I can't believe that it's been a month since I last posted here. Apologies to anyone who actually follows my blog. I've been struggling with different impulses over the last month. When I last wrote I had figured out that I wanted to go into I/O Psychology, and that is still something that I want to do. But then I hit a snag with my pursuit of that path; namely, that I'm not sure if I/O Psych is the only discipline that could lead me into consulting and career coaching. I decided to do a little research and networking and figure out if I/O Psych was the only way or if there are other paths that might be more suitable for me.
Next thing I know, I got completely distracted trying to fix my work schedule and trying to use up some Groupons that were about to expire. Way to go, Procrastinator Me at her best. Turns out, I still haven't used the Groupons and when I finally got my October schedule figured out, my November schedule came out and now I have that to fix. In the meantime, I started thinking of all the things that still itch me to get into. You know, the things that aren't practical, but are so very tempting to me: writing and photography.
I was daydreaming about them mostly, but when my sister saw one of my photos blown up on a gallery wrapped canvas and asked me why I wasn't making a business out of it, I didn't really have a good answer except to admit that I was scared that I don't even know where to start doing that and mostly I was afraid that I would fail. There are so many great photographers out there who have taken classes and own fancy cameras; how can I even pretend to compete with them?
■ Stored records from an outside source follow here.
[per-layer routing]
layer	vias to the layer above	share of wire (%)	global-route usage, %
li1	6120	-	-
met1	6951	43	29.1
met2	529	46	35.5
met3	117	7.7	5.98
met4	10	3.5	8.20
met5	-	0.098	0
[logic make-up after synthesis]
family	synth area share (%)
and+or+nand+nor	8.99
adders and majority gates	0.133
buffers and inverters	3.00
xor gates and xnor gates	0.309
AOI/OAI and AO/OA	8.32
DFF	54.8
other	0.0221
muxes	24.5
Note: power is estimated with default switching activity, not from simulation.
--- config.mk ---
export PLATFORM = sky130hd
export DESIGN_NAME = regfile_port_sched
export DESIGN_NICKNAME = d
export VERILOG_FILES = /design/src/rtl/regfile_sched_pkg.sv /design/src/rtl/rr_arb2.sv /design/src/rtl/regfile_port_sched.sv
export SDC_FILE = /design/constraint.sdc
export NUM_CORES = 1
export LEC_CHECK = 0
export ABC_AREA = 1
export ABC_CLOCK_PERIOD_IN_PS = 2350
export CAP_MARGIN = 20
export CORE_MARGIN = 1
export CORE_UTILIZATION = 30
export DETAILED_ROUTE_END_ITERATION = 6
export SYNTH_ARGS = -nofsm -noshare
export SYNTH_HDL_FRONTEND = slang
export SYNTH_SLANG_ARGS = --single-unit
export TNS_END_PERCENT = 5
--- constraint.sdc ---
create_clock -name clk -period 2.35 [get_ports clk]
set_input_delay 0.235 -clock clk [delete_from_list [all_inputs] [get_ports clk]]
set_output_delay 0.235 -clock clk [all_outputs]
set_load 0.02 [all_outputs]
A few days later, speaking with a friend's sister who is an artist got me thinking about a short story that I never finished writing. If I just sat down and pushed through and finished it, she could do some awesome illustrations for it. And then I had an idea for another story that could probably grow into a novel. Just a few days after that I found out that tomorrow marks the beginning of NaNoWriMo (National Novel Writing Month) and decided to just jump into the deep end of the pool, head first, and take part in the challenge to write a 50,000 word novel entirely during the month of November. Thankfully, it'll only be a rough draft, but even that will be a challenge to complete while flying and doing all the Thanksgiving rounds. I'm definitely nervous and wondering if I'm way over my head, but I've never written a novel before, always wanted to, and if all the other people that do this every November can write 50,000 words, why can't I?
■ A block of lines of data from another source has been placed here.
[src/rtl/ply_unit.sv]
// Square-wave note player behind a single PLY command: plays a tone of a given
// half-period, volume and tick-length, then pulses done for one cycle.
module ply_unit #(
  parameter int DATA_W   = 16,
  parameter int TICK_DIV = 1000,
  parameter int VOL_W    = 8
) (
  input  logic              clk,
  input  logic              rst_n,
  input  logic              ply_valid,
  output logic              ply_ready,
  input  logic [DATA_W-1:0] ply_period,
  input  logic [DATA_W-1:0] ply_duration,
  input  logic [VOL_W-1:0]  ply_volume,
  input  logic              ply_abort,
  output logic [VOL_W-1:0]  audio_out,
  output logic              busy,
  output logic              done,
  output logic [1:0]        o_dbg_state
);

  localparam int PRE_W = (TICK_DIV > 1) ? $clog2(TICK_DIV) : 1;

  typedef enum logic [1:0] {
    S_IDLE = 2'd0,
    S_PLAY = 2'd1,
    S_DONE = 2'd2
  } state_t;

  state_t             r_state;
  state_t             w_next_state;
  logic [DATA_W-1:0]  r_period;
  logic [DATA_W-1:0]  r_dur;
  logic [VOL_W-1:0]   r_vol;
  logic [DATA_W-1:0]  r_phase_cnt;
  logic               r_phase;
  logic [PRE_W-1:0]   r_presc;
  logic               w_handshake;
  logic               w_tick_wrap;

  // Handshake: a command is taken on a rising edge where ply_valid and
  // ply_ready are both 1; ready is only offered in IDLE and never during reset.
  assign ply_ready   = (r_state == S_IDLE) && rst_n;
  assign w_handshake = ply_valid && ply_ready;
  assign w_tick_wrap = (r_presc == PRE_W'(TICK_DIV - 1));

  assign busy        = (r_state != S_IDLE);
  assign done        = (r_state == S_DONE);
  assign audio_out   = ((r_state == S_PLAY) && r_phase && (r_period != '0)) ? r_vol : '0;
  assign o_dbg_state = r_state;

  always_ff @(posedge clk or negedge rst_n) begin
    if (!rst_n) begin
      r_state <= S_IDLE;
    end else begin
      r_state <= w_next_state;
    end
  end

  always_comb begin
    w_next_state = r_state;
    case (r_state)
      S_IDLE: begin
        if (w_handshake) begin
          w_next_state = (ply_duration != '0) ? S_PLAY : S_DONE;
        end
      end
      S_PLAY: begin
        // Abort takes priority over a coincident final tick.
        if (ply_abort) begin
          w_next_state = S_IDLE;
        end else if (w_tick_wrap && (r_dur == DATA_W'(1))) begin
          w_next_state = S_DONE;
        end
      end
      S_DONE:  w_next_state = S_IDLE;
      default: w_next_state = S_IDLE;
    endcase
  end

  always_ff @(posedge clk or negedge rst_n) begin
    if (!rst_n) begin
      r_period    <= '0;
      r_dur       <= '0;
      r_vol       <= '0;
      r_phase_cnt <= '0;
      r_phase     <= 1'b0;
      r_presc     <= '0;
    end else if (w_handshake) begin
      r_period    <= ply_period;
      r_dur       <= ply_duration;
      r_vol       <= ply_volume;
      r_phase_cnt <= '0;
      r_phase     <= 1'b1;
      r_presc     <= '0;
    end else if (r_state == S_PLAY) begin
      // A rest (period 0) holds the phase counter; audio is muted anyway.
      if (r_period != '0) begin
        if (r_phase_cnt == r_period - 1'b1) begin
          r_phase_cnt <= '0;
          r_phase     <= ~r_phase;
        end else begin
          r_phase_cnt <= r_phase_cnt + 1'b1;
        end
      end
      if (w_tick_wrap) begin
        r_presc <= '0;
        r_dur   <= r_dur - 1'b1;
      end else begin
        r_presc <= r_presc + 1'b1;
      end
    end else begin
      r_phase_cnt <= '0;
      r_phase     <= 1'b0;
      r_presc     <= '0;
      r_dur       <= '0;
    end
  end

endmodule

[config.mk]
export PLATFORM = sky130hd
export DESIGN_NAME = ply_unit
export DESIGN_NICKNAME = d
export VERILOG_FILES = /design/src/rtl/ply_unit.sv
export SDC_FILE = /design/constraint.sdc
export NUM_CORES = 1
export LEC_CHECK = 0
export BUFFER_PORTS_ARGS = -buffer_cell sky130_fd_sc_hd__buf_2
export CAP_MARGIN = 20
export CORE_ASPECT_RATIO = 0.6
export CORE_MARGIN = 1.5
export CORE_UTILIZATION = 45
export DETAILED_ROUTE_END_ITERATION = 6
export SYNTH_ARGS = -nofsm -noshare
export SYNTH_HDL_FRONTEND = slang
export SYNTH_SLANG_ARGS = --single-unit
[constraint.sdc]
create_clock -name clk -period 4 [get_ports clk]
set_input_delay 0.6 -clock clk [delete_from_list [all_inputs] [get_ports clk]]
set_output_delay 0.6 -clock clk [all_outputs]
set_load 0.005 [all_outputs]
# Yosys cells after proc, flatten, opt, wreduce, memory -nomap -nowiden
# Cells that the tools add are included.
classes:
  n_reduce_logical: 11
  addsub: 4
  n_bitwise: 1
  eq_ne: 10
  n_mux: 20
op_table:
  columns: ["cell", "count"]
  rows:
  - ["16-bit 2-to-1 mux", 7]
  - ["16-bit nonzero test", 2]
  - ["16-bit by 1-bit subtractor with 16-bit output (second input constant)", 2]
  - ["10-bit 2-to-1 mux", 3]
  - ["16-bit by 1-bit adder with 16-bit output (second input constant)", 1]
  - ["16-bit by 1-bit equality test with 1-bit output (second input constant)", 1]
  - ["16-bit equality test", 1]
  - ["10-bit by 1-bit adder with 10-bit output (second input constant)", 1]
  - ["10-bit equality test (second input constant)", 1]
  - ["2-bit 2-to-1 mux", 4]
  - ["8-bit 2-to-1 mux", 1]
  - ["3-bit by 2-bit != test with 1-bit output (second input constant)", 2]
  - ["3-bit != test (second input constant)", 2]
  - ["1-bit logical AND", 5]
  - ["1-bit 2-to-1 mux", 4]
  - ["2-bit case mux with 2 select lines", 1]
  - ["2-bit AND reduction", 2]
  - ["2-bit by 1-bit equality test with 1-bit output (second input constant)", 1]
  - ["2-bit equality test (second input constant)", 1]
  - ["2-bit zero test", 1]
  - ["2-bit != test (second input constant)", 1]
  - ["2-bit nonzero test", 1]
  - ["1-bit inverter", 1]
word_totals:
  wordCells: 53
  input_bits: 44
  register_bits: 69

# Longest topological paths before layout
# Gate-level depths: netlist (run 1).
depth:
  word_depth: 6
  depth_mapped: 11

# Least setup slack after synthesis (run 1)
# No wires, ideal clock.
synth_timing:
  path_type: "register -> register"
  startpoint: "register r_period[0]"
  endpoint: "register r_phase_cnt[6]"
  required_time_ps: 3881
  stages_incl_launch_ff: 12
  path_buffers: 2
  setup_slack_ps: 1293
  arrival_ps: 2588
  setup_time_ps: 119
  cell_sequence: "dfrtp_1 inv_1 ha_1 buf_2 nor4b_4 nand2_1 or4b_1 a22oi_4 o2111ai_4 o31ai_4 buf_6 nor2_2"
synth_between:
  elab_chain_len: 6
synth_rtl:
  columns: ["item", "line_no", "text"]
  rows:
  - ["start, declared", "32", "logic [DATA_W-1:0] r_period;"]
  - ["start signal, assigned", "90", "r_period <= ply_period;"]
  - ["16-bit by 1-bit subtractor with 16-bit output", "99", "if (r_phase_cnt == r_period - 1'b1) begin"]
  - ["16-bit equality test", "99", null]
  - ["16-bit 2-to-1 mux", "99", null]
  - ["16-bit 2-to-1 mux", "98", "if (r_period != '0) begin"]
  - ["16-bit 2-to-1 mux", "96", "end else if (r_state == S_PLAY) begin"]
  - ["16-bit 2-to-1 mux", "89", "end else if (w_handshake) begin"]
  - ["end signal, assigned", "103", "r_phase_cnt <= r_phase_cnt + 1'b1;"]
  - ["end, declared", "35", "logic [DATA_W-1:0] r_phase_cnt;"]
# Several ways; a longest one is shown, not always the timed one. The select of a mux whose other input is x is not followed.
# A chain may end at the register's enable or synchronous reset.

# Worst setup path in the final report (run 1)
layout_timing:
  startpoint: "register r_period[0]"
  endpoint: "register r_phase_cnt[3]"
# The elaborated chain is that of the path after synthesis.

==> run summary, run 1 <==
Layout
* nand2_1 — commonest non-fill, non-tap cell in the layout
* 0.1932 — layout cells sized above 1
* 15.69% — area growth from synthesis to layout
* nand2_1 (79), dfrtp_1 (69), buf_2 (56) — top library cells by usage in the layout, fill and taps aside
* 578 — NumNets Final
* 0 — diode count
* 645 — Cell Count, Final, Fillers Out

Power
* 496.7 nW/um^2 — power density over cell area
* 0.0008275 W — net switching power
* 0.272 — fraction of power consumed by combinational cells
* 0.1933 mV — IR Drop Worst-Case VDD
* 0.392 — sequential power share
* 0.336 — clock share of power
* 2.145 nW — leakage
* 0.001569 W — Int Pwr
* 0.3453 — sw frac

Placement
* 56 — Port Buf Inserts
* 7597 um — post-DP HPWL
* 630 — instance count after placement with tap cells included
* 0.8634 — final estimated routing congestion in global placement

Synthesis
* 479 — Syn Inst Count
* 0 — number of flops mapped to enable cells by yosys
* dfrtp_1 — top flip-flop cell by instance count after synthesis
* 0 — Yosys warning total
* 69 — number of flip-flops and latches in the synthesized netlist
* 1.000 — fraction of synthesis flops using an asynchronous set or reset pin
* 8.706 um^2 — mean cell area of the mapped netlist
* dfrtp_1 — top cell type by total area after synthesis
* 528 — net count of the mapped netlist
* 4170 um^2 — Netlist Area Pre-Place
* dfrtp_1 (41%), nand2_1 (7.1%), xnor2_1 (4.4%) — leading post-synthesis cells by cell area
* 0.4140 — sequential fraction of the synthesis area
* 0.4140 — Yosys top cell area share
* 62 — number of distinct library cells after synthesis

Timing
* 0 — final count of hold timing violations
* 0.4030 — Max-Slew Margin vs Limit
* 0.2909 GHz — maximum clock frequency
* 0 — Final setup violation count
* 0 ns — Total Negative Setup Slacks
* 3.438 ns — post-route minimum period
* false — unrepaired setup endpoints after global routing
* 0 — final number of max-transition violations
* 0.006505 ns — largest clock skew in the final design
* 0.8954 ns — slew of the pin with the lowest slew margin
* 0.8595 — share of the clock period used by the worst path after layout

Global route
* 3446 — number of global-route vias before repair
* 0.2309 — total routing resource utilization after global routing
* 60 — maximum number of pins on one net before global-route repair
* 17780 um — global-route wire length before repair
* 1 — initial antenna violation count
* 0 — total grt overflow

Route
* 0 — number of nets with antenna violations after detailed routing
* 16.21 um — mean routed wirelength per cell
* 5.753 — via density per instance
* 301 — number of DRC markers after the initial detailed-route iteration
* 4 — number of detailed-route iterations in the first pass
* 3711 — total via count in the routed design
* 0 — DRC violations left
* 10450 um — sum of routed wire length over all layers

Clock network
* 0 — setup bufs post-CTS
* yes — CTS tree
* 0 — Post-CTS Hold Buffers
* 2 — maximum count of clock buffers along a single path
* 69 — clock sink total
* 9 — Num CTS Buffers
* 0 — Resized Gates After CTS
* clkbuf_16 — clock root buffer
* 3 — CTS H-Tree Depth
* 0.06 ns — clock-pin slew on the worst setup and hold paths
* 0.33 ns — source-to-sink clock delay at the later pin of the worst-skew pair

Worst setup path
* r_period[0] — origin of the worst setup path
* 13 — biggest fanout along the worst timing path
* r_period[0] — Crit Reg-Reg Startpoint
* flip-flop to flip-flop — Crit Path Class
* flip-flop — Crit. End Element
* flip-flop — startpoint class of the critical path
* 3.62 ns — data arrival time of the critical path
* 4.18 ns — required time worst endpoint

Floorplanning
* 8751 um^2 — Floorplan Core Area
* 9872 um^2 — Die ar.
* 77.57 um — chip height
* 0.4766 — Starting Density
* 26 — Rows
* 57 — count of pins on the block boundary
* 127.3 um — Chip Width

Flow run
* 0 — max-cap viol count

Worst hold path
* input port to asynchronous set/reset pin — HP Class

Run status
* finished clean — outcome

## layout make-up
type	instances	area (um^2)
clock buffers	11	252.7
well taps	112	140.1
fillers	812	3926
repair buffers	61	317.8
clock inverters	4	47.55
inverters	13	48.80
multi-input cells	375	2291
flip-flops and latches	69	1727
## layer usage
layer	vias to the layer above	wire length (um)	global-route usage
li1	1787	-	-
met1	1754	5442	0.3691
met2	154	3943	0.2886
met3	14	935	0.07034
met4	2	120	0.06477
met5	-	12	0
## worst paths after layout
check                                  endpoint  cells after the start  slack (ns)
worst max-delay path             r_phase_cnt[3]                      9        0.56
worst min-delay path                   r_vol[2]                      1        0.14
worst max register to register   r_phase_cnt[3]                      9        0.56
worst min register to register         r_vol[7]                      2        0.47
max in group asynchronous       r_phase_cnt[15]                      2        2.81
min in group clk                   r_period[15]                      3        0.45
## critical path, stage by stage, from the launching register on
cell	delay (ns)
dfrtp_1	0.43
inv_1	0.09
ha_1	0.30
nor4b_4	0.51
nand2_1	0.20
or4b_1	0.56
a22oi_4	0.20
o2111ai_4	0.18
o31ai_4	0.69
nor2_1	0.12
## kinds of logic after synthesis
logic type      Yosys count  share of synthesized area
fa+ha+maj                 5                    0.01500
flops                    69                     0.4140
simple gates            237                     0.2961
mux                       1                   0.002400
xor+xnor                 38                    0.07981
compound gates           94                     0.1545
buf+inv                  35                    0.03811
## cell usage after synthesis, types with 2 or more instances
master    count
dfrtp_1      69
ha_1          5
or2_2         2
or3_1         5
a41oi_1       2
nand2b_1      4
clkbuf_1     13
a21o_1        3
nor3_1       16
a22oi_1       7
and3_1        9
buf_6         3
buf_1         2
o311ai_0      3
nor2_2       10
nor4_1        8
a31o_2        2
nand3_1      24
nand4_1       5
nand4b_1      3
nand2_1      79
xor2_1       17
xnor2_1      21
nor2_1       37
inv_1        13
buf_2         4
a21oi_1      26
o21ai_0      26
or3_4         3
a211oi_1      3
a31oi_1       3
nor2b_1       6
or4_1         5
and2_1       10
nor4b_1       2
nor4bb_1      2
o31a_1        2
## flip-flops by register name, indices dropped and copies added, names as in the netlist
signal,count
r_period,16
r_presc,10
r_phase,1
r_vol,8
r_phase_cnt,16
o_dbg_state,2
r_dur,16
## per-stage QoR
step / setup slack, ns / total power [W] / utilization / cell area, um^2 / hold slack [ns]
finish: 0.5620 / 0.002397 / 0.5513 / 4825 / 0.1443
global route: 0.3089 / 0.002544 / 0.5513 / 4825 / 0.1611
global placement: 0.7374 / 0.001582 / 0.5170 / 4524 / 0.4507
CTS: 0.5797 / 0.002410 / 0.5513 / 4825 / 0.1382
detailed placement: 0.5902 / 0.001589 / 0.5170 / 4524 / 0.4592
floorplan: 1.293 / 0.001410 / - / 4170 / 0.3044
## power by group through the flow
stage | Clock (W) | Sequential, W | Combinational, W
global placement | 0 | 0.000943 | 0.000638
detailed placement | 0 | 0.000946 | 0.000643
CTS | 0.000826 | 0.000937 | 0.000647
floorplan | 0 | 0.000892 | 0.000519
global route | 0.000847 | 0.000959 | 0.000738
finish | 0.000805 | 0.000938 | 0.000653
No activity file was read; power rests on OpenSTA's default activity.
==> inputs of run 2 (changes only) <==
- REMOVE_ABC_BUFFERS: unset -> 1
==> run summary, run 2 (synthesis results as in run 1) <==
Worst setup path
* 8 — biggest fanout along the worst timing path
* flip-flop — startpoint class of the critical path
* 10 — worst reg-to-reg path cell count
* r_phase_cnt[15] — endpoint of the worst register-to-register path
* r_period[0] — Crit Reg-Reg Startpoint
* 0.86 ns — Register-to-Register Setup Slack
* 3.40 ns — required time worst endpoint
* flip-flop to output port — Crit Path Class
* 2.55 ns — data arrival time of the critical path
* output port — Crit. End Element

Floorplanning
* 57 — count of pins on the block boundary
* 77.57 um — chip height
* 8751 um^2 — Floorplan Core Area
* 26 — Rows
* 127.3 um — Chip Width
* 9872 um^2 — Die ar.
* 0.4766 — Starting Density

Layout
* 648 — Cell Count, Final, Fillers Out
* 15.57% — area growth from synthesis to layout
* 0.5508 — core occupancy in the finished layout
* 580 — NumNets Final
* 0.1940 — layout cells sized above 1
* nand2_1 (79), dfrtp_1 (69), buf_2 (56) — top library cells by usage in the layout, fill and taps aside
* 823 — Filler cells
* 0 — diode count
* nand2_1 — commonest non-fill, non-tap cell in the layout
* r_dur: 16 flops, r_period: 16 flops, r_phase_cnt: 16 flops — largest registers
* 4820 um^2 — area of all placed cells without fillers

Timing
* 0.3174 GHz — maximum clock frequency
* 0 ns — Total Negative Setup Slacks
* 1.036 ns — slew of the pin with the lowest slew margin
* 0 — final count of hold timing violations
* 0 — final number of max-transition violations
* 0.7877 — share of the clock period used by the worst path after layout
* 0.003479 ns — largest clock skew in the final design
* 0.8491 ns — post-route worst setup slack
* 0.3078 — Max-Slew Margin vs Limit
* 0 — Final setup violation count
* false — unrepaired setup endpoints after global routing
* 3.151 ns — post-route minimum period

Clock network
* 0 — Resized Gates After CTS
* yes — CTS tree
* 3 — CTS H-Tree Depth
* 69 — clock sink total
* 0 — setup bufs post-CTS
* 0.06 ns — clock-pin slew on the worst setup and hold paths
* 2 — maximum count of clock buffers along a single path
* 0.33 ns — source-to-sink clock delay at the later pin of the worst-skew pair
* clkbuf_16 — clock root buffer
* 0 — Post-CTS Hold Buffers
* 9 — Num CTS Buffers

Worst hold path
* input port to asynchronous set/reset pin — HP Class

Global route
* 0 — initial antenna violation count
* met1 — most crowded layer after global routing
* 0.06414 — met3 track demand over resource
* 0.2347 — total routing resource utilization after global routing
* 0.3281 — M2 GR Usage
* 0.3537 — global-route track usage on met1
* 0 — total grt overflow
* 50 — maximum number of pins on one net before global-route repair
* 18060 um — global-route wire length before repair
* 3560 — number of global-route vias before repair

Route
* 5.707 — via density per instance
* 5 — number of detailed-route iterations in the first pass
* 3698 — total via count in the routed design
* 16.57 um — mean routed wirelength per cell
* 10740 um — sum of routed wire length over all layers
* 0 — number of nets with antenna violations after detailed routing
* 0 — DRC violations left
* 354 — number of DRC markers after the initial detailed-route iteration

Placement
* 0.8833 — final estimated routing congestion in global placement
* 632 — instance count after placement with tap cells included
* 4539 um^2 — total placed instance area
* 56 — Port Buf Inserts
* 7691 um — post-DP HPWL
* 0.9366 ns — minimum setup slack after placement

Run status
* finished clean — outcome

Power
* 488.4 nW/um^2 — power density over cell area
* 0.2721 mV — IR Drop Worst-Case VDD
* 2.139 nW — leakage

Flow run
* 0 — max-cap viol count

## run 2: changes by cell type in the layout (fill, tap and decap cells not counted)
cell / change
clkinvlp_4: +1
buf_4: +2
clkinv_2: -1
clkbuf_1: +2
bufinv_16: -1
## run 2: power breakdown
part / internal (W) / leakage [nW] / switching [W]
Clock: 0.000453 / 0.132 / 0.000295
Sequential: 0.000802 / 0.912 / 0.000141
Combinational: 0.000259 / 1.09 / 0.000404
## run 2: layout make-up
type | instances | area (um^2) | area share
Inverter | 13 | 48.80 | 0.01012
Timing Repair Buffer | 63 | 332.8 | 0.06906
Clock inverter | 3 | 20.02 | 0.004154
Multi-Input combinational cell | 375 | 2291 | 0.4753
Clock buffer | 13 | 260.3 | 0.05400
Tap cell | 112 | 140.1 | 0.02908
Sequential cell | 69 | 1727 | 0.3583
## run 2: worst max path at each step
stage / from / depth (start not counted) / to / slack (ns)
after floorplan: r_period[0] / 7 / audio_out[0] / 0.48
after global placement: r_period[0] / 10 / r_phase_cnt[3] / 1.03
after detailed placement: r_period[0] / 10 / r_phase_cnt[15] / 0.94
after CTS: r_period[0] / 8 / audio_out[2] / 0.86
after global routing: r_period[0] / 10 / r_phase_cnt[3] / 0.69
final: r_period[0] / 8 / audio_out[5] / 0.85
## run 2: critical path, cell delays in order (launching register included)
cell,delay (ns)
dfrtp_1,0.42
inv_1,0.09
ha_1,0.31
nor4b_4,0.50
nand3_1,0.21
nor3_2,0.19
nor3_1,0.16
and2_1,0.21
buf_2,0.13
## run 2: per-stage QoR
stage	total power, W	hold slack [ns]
finish	0.002354	0.2671
global route	0.002504	0.2975
CTS	0.002361	0.2776
detailed placement	0.001598	0.4564
global placement	0.001589	0.4497
floorplan	0.001383	0.3044
## run 2: layer usage
metal	part of all wire	vias up	wire, um
li1	-	1790	-
met1	0.53	1769	5712
met5	0	-	0
met4	0.0087	0	93
met2	0.39	128	4203
met3	0.068	11	728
So, now, thanks to my impulses, I'm writing a novel in November, trying to take dance classes to use up my Groupon in December, and at some point I'm signed up to do a 34-week virtual retreat. This doesn't even include the task of figuring out how to market my photography, trying to take a photography class, working on my career research (that for the moment is on pause), or finishing up the children's story that I mentioned earlier in this post.
About those impulses, my biggest two qualms are that I could fail and that they could just be distractions. Tackling failure for just a moment, it is probably our biggest fear in any task we take on in life. Think about how parents fear that they will fail to raise their children the right way, or the way that some people never seem to open a cookbook and turn on the stove for fear that they will fail and their meal will taste terrible. The fear of failure stares us in the face from every direction we turn towards. But, you can't gain anything without risking something, and no matter what else you risk, failure is always part of that. You can't gain anything without possibly failing, and we learn from our failures, which means that the more failures we have, the more chances of gaining something we have had and the more chances to succeed thanks to the lessons we've learned we will have.
On the topic of distraction, I'm really not sure whether all of these impulses that come up and take over my attention are just distractions from my original purpose, or subconscious reminders that there are other things that, no matter how impractical, I really want to explore and pursue. When I realized that I'd put the serious career project on hold for my writing and photography impulses, I felt guilty. I felt like I had no follow through. As I pondered the situation further, I realized that writing and photography have always been a part of who I am and probably will always be part of who I am. They are ingrained in my genetic code and flow through my body like the blood through my veins. Even when I came upon psychology as a possible career path, I was excited thinking that taking some psychology classes could also help me build better characters in my writing. This all leads me to think that, as impractical as writing and photography are to pursue as careers, maybe they do lie in my personal career path after all.
So, here I am, taking a break from what I will call the "serious" career project and launching on what I think is a necessary pursuit of my writing and photography. If I never give them a serious chance, I will regret it and I don't believe in living with regrets.
What do you think? Is there something that everyone has always told you can only be a hobby that you really have an urge to pursue more seriously? Have you made a career out of something impractical or unusual? If so, please share a comment.